=== Section Start ===

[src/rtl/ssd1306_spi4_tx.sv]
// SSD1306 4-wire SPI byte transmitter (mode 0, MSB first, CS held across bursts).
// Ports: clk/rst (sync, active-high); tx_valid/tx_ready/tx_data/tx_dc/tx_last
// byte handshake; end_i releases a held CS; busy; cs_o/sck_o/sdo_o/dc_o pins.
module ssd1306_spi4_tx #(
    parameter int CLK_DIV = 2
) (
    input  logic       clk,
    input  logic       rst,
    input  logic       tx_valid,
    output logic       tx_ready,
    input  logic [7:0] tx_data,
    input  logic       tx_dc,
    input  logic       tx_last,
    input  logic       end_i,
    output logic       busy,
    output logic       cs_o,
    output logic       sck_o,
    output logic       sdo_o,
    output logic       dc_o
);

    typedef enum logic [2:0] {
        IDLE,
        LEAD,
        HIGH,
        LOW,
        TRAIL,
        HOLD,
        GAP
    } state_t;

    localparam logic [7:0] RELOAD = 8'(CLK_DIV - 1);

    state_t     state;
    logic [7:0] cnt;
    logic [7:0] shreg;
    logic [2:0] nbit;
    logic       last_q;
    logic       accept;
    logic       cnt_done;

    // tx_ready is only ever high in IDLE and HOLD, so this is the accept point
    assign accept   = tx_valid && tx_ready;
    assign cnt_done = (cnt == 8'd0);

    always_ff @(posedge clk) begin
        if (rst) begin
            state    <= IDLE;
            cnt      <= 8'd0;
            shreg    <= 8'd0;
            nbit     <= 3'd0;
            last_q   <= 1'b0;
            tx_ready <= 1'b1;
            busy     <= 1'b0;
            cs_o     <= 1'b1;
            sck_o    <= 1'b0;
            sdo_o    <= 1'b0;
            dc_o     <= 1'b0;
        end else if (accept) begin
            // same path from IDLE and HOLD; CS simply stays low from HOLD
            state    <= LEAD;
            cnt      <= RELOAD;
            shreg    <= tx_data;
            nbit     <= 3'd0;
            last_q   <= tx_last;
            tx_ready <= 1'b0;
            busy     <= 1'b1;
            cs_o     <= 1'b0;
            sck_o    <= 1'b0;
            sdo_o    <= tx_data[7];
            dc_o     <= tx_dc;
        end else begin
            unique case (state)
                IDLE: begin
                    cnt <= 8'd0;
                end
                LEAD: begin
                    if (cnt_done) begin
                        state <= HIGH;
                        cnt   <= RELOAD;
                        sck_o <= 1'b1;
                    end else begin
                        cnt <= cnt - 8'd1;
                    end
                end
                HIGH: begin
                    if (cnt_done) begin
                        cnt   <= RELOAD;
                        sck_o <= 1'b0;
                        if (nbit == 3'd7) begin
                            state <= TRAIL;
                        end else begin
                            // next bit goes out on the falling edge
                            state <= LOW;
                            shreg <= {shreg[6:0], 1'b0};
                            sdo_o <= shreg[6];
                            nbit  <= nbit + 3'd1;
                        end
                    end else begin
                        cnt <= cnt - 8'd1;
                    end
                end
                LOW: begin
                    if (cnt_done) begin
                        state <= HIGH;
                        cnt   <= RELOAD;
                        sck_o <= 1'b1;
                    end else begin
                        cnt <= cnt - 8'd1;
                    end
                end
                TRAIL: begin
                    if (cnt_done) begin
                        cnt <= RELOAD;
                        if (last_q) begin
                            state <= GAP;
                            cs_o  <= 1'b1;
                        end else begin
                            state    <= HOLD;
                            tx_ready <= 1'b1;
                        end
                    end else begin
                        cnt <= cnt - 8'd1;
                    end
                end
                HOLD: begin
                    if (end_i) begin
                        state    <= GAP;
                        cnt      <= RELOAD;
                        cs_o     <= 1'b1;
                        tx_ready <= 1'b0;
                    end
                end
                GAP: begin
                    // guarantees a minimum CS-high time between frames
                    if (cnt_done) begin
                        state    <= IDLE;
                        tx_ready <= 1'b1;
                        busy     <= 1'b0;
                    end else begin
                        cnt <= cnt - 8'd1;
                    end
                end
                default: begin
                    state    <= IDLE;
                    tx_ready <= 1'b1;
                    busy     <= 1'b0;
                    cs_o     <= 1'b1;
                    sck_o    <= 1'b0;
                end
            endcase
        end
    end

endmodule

=== Section End ===
=== Section Start ===

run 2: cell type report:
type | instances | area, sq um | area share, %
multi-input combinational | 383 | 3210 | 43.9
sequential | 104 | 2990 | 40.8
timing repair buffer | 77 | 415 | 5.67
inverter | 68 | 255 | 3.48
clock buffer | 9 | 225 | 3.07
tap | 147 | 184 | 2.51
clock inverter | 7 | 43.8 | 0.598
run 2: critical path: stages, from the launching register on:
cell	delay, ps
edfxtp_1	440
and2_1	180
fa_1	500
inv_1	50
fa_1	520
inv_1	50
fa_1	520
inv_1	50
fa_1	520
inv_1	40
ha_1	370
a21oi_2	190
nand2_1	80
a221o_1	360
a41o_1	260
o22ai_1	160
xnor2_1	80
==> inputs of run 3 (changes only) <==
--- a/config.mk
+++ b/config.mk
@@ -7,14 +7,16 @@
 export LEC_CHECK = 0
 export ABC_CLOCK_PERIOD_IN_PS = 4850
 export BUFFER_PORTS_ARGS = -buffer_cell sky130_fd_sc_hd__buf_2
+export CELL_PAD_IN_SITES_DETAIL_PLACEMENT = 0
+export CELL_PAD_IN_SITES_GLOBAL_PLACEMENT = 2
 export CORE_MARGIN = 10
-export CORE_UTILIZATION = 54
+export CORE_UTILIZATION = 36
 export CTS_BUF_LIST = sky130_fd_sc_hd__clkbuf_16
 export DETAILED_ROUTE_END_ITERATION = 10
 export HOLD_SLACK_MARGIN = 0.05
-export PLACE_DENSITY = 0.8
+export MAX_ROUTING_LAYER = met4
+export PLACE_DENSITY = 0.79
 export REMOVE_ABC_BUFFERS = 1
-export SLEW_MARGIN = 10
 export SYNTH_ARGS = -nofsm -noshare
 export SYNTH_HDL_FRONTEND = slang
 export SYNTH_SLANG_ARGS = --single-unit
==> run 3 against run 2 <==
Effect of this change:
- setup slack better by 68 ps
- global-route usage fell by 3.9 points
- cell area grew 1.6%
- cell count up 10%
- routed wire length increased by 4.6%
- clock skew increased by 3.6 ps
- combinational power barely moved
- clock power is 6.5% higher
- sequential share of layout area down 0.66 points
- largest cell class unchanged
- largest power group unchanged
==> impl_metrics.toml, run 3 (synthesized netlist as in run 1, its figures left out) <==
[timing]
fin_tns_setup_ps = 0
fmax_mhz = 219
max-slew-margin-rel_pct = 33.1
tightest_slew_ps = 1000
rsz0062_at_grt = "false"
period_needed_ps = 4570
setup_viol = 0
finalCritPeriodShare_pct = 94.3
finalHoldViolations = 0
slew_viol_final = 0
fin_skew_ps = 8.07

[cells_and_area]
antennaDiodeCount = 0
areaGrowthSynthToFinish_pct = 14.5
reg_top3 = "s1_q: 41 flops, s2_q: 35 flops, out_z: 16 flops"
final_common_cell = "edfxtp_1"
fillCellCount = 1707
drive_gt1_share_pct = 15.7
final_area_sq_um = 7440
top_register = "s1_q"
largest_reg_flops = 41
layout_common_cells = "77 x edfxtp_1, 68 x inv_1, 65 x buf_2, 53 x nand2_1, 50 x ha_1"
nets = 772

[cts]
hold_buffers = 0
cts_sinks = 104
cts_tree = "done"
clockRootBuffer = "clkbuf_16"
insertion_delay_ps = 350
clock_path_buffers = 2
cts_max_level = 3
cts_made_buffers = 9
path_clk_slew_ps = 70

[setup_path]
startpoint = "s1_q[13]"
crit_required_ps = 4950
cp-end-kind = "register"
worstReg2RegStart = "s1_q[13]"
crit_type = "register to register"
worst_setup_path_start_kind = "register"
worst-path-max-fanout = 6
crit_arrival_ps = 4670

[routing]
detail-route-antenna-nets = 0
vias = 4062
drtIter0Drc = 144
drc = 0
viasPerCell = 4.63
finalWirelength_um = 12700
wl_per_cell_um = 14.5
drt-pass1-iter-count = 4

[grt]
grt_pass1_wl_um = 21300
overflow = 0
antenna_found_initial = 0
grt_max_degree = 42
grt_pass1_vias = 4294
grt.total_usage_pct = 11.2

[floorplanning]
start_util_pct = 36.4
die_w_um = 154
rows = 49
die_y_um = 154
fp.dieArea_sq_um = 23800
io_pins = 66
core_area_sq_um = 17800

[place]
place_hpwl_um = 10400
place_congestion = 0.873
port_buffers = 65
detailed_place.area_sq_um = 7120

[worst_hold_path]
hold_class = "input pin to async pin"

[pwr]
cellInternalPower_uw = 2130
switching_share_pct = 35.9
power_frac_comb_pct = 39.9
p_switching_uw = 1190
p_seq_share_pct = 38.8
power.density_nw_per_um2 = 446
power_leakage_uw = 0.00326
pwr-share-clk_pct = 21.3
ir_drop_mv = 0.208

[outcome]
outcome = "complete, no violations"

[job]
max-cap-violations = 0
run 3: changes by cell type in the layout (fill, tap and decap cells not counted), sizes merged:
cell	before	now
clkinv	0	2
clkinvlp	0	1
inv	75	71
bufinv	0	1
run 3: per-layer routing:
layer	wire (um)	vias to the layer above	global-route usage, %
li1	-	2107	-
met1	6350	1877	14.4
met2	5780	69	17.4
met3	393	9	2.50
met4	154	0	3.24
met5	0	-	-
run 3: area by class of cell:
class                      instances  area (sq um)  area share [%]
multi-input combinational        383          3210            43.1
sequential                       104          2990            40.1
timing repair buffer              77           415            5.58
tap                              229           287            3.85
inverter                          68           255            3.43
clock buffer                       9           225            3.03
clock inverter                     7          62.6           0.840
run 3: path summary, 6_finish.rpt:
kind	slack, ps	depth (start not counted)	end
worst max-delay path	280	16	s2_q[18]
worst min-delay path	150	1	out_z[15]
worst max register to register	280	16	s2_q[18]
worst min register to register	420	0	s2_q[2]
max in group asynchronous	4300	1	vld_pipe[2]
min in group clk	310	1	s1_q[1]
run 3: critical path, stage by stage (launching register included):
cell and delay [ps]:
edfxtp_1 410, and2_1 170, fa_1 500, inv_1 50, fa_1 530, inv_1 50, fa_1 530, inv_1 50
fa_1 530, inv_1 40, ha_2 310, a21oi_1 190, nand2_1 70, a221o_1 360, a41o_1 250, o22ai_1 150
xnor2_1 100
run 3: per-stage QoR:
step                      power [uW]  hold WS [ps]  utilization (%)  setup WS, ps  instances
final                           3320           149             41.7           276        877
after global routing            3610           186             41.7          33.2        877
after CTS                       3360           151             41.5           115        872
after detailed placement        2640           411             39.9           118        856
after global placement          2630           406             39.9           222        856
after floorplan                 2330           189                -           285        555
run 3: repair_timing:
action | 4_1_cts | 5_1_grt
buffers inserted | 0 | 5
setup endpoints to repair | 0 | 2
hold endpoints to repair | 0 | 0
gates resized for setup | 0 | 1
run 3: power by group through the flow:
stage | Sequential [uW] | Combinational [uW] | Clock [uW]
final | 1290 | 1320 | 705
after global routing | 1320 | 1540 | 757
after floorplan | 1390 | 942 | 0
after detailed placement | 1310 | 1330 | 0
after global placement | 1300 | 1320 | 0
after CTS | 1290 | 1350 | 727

=== Section End ===
=== Section Start ===

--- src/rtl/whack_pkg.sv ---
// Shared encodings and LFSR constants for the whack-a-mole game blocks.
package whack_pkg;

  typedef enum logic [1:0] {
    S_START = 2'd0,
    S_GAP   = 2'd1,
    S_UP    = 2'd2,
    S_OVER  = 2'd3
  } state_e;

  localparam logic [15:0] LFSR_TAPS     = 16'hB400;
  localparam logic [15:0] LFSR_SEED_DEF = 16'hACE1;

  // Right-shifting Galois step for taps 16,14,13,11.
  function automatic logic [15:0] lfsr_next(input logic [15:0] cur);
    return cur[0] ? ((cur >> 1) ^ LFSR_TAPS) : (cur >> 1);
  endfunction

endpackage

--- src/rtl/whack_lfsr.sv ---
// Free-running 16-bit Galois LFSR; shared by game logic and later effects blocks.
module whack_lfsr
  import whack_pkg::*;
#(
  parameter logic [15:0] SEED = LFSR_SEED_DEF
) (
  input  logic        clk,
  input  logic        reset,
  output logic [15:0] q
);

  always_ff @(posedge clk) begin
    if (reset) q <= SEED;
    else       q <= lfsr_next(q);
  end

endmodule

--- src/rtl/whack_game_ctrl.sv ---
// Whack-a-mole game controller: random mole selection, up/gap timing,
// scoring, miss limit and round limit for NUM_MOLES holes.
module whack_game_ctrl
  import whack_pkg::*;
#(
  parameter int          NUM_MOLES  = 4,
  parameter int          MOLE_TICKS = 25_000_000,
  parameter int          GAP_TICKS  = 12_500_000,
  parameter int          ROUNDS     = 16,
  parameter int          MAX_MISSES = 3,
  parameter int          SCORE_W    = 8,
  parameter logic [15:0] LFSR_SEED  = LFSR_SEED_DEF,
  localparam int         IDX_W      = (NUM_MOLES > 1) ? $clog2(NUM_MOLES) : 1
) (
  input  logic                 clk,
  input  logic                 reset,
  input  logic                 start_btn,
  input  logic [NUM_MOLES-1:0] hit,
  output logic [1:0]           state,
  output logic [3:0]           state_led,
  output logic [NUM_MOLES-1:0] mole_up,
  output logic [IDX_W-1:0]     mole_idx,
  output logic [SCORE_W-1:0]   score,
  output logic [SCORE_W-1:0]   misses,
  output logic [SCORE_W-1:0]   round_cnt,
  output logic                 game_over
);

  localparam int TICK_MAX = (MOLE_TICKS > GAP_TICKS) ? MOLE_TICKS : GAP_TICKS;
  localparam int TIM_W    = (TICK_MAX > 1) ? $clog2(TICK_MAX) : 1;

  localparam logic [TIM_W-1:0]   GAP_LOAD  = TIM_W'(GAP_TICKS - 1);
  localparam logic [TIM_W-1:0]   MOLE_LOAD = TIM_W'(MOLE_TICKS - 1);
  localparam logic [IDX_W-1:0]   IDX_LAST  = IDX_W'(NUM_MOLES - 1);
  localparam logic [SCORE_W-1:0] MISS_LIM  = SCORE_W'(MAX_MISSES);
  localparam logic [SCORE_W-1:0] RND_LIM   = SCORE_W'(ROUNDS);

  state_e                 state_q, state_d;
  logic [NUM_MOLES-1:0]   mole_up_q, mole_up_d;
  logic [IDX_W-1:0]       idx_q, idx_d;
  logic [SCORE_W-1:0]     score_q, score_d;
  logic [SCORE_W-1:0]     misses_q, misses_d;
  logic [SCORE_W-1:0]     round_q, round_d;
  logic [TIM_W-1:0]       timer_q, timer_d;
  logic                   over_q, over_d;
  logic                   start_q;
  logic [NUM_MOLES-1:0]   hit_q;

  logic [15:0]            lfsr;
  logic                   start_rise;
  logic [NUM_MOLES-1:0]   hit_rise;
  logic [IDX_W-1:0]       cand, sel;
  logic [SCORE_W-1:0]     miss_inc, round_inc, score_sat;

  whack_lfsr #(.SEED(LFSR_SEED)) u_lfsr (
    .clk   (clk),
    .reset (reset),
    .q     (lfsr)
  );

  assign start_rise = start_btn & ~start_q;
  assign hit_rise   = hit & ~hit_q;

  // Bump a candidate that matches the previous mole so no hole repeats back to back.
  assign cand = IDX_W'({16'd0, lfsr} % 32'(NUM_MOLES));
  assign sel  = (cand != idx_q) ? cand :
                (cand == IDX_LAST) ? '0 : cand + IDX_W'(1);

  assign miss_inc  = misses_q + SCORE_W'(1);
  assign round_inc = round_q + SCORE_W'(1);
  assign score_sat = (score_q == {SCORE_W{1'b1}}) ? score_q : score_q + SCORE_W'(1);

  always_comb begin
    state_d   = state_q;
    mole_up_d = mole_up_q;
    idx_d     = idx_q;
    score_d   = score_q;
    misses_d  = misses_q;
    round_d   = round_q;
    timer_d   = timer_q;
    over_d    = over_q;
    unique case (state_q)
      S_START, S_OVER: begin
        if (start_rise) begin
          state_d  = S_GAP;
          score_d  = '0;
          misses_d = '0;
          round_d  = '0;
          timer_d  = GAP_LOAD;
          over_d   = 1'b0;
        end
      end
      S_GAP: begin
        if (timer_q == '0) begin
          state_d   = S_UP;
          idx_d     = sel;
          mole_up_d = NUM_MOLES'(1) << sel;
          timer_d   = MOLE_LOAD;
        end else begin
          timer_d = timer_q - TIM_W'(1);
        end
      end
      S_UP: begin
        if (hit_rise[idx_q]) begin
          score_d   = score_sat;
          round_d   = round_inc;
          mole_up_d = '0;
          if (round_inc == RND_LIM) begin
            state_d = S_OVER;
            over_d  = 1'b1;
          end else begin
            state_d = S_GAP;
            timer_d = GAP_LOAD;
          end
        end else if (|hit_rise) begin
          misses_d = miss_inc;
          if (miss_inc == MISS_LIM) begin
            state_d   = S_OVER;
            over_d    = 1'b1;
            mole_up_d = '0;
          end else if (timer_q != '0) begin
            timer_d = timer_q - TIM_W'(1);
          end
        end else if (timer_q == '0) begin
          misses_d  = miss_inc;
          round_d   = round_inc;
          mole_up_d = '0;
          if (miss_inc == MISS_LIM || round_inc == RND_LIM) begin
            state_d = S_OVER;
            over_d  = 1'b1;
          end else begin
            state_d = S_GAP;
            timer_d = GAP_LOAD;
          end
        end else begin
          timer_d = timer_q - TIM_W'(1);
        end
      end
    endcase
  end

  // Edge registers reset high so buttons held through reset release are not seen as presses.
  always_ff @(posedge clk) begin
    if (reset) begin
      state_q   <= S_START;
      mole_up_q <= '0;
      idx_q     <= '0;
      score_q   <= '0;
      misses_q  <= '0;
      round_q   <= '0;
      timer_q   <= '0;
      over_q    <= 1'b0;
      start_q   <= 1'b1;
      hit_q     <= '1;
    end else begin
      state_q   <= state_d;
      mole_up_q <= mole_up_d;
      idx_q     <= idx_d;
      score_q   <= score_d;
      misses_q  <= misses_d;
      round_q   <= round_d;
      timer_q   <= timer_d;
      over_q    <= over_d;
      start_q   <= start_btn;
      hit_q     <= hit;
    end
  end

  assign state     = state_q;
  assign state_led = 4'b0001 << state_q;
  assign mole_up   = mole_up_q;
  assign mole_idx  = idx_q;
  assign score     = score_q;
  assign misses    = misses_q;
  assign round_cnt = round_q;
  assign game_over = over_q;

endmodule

=== Section End ===

ACTIVITY =>
Say how many lines in the records hold the string "endpoints", and say nothing else.

ANSWER FOR THE TASK =>
2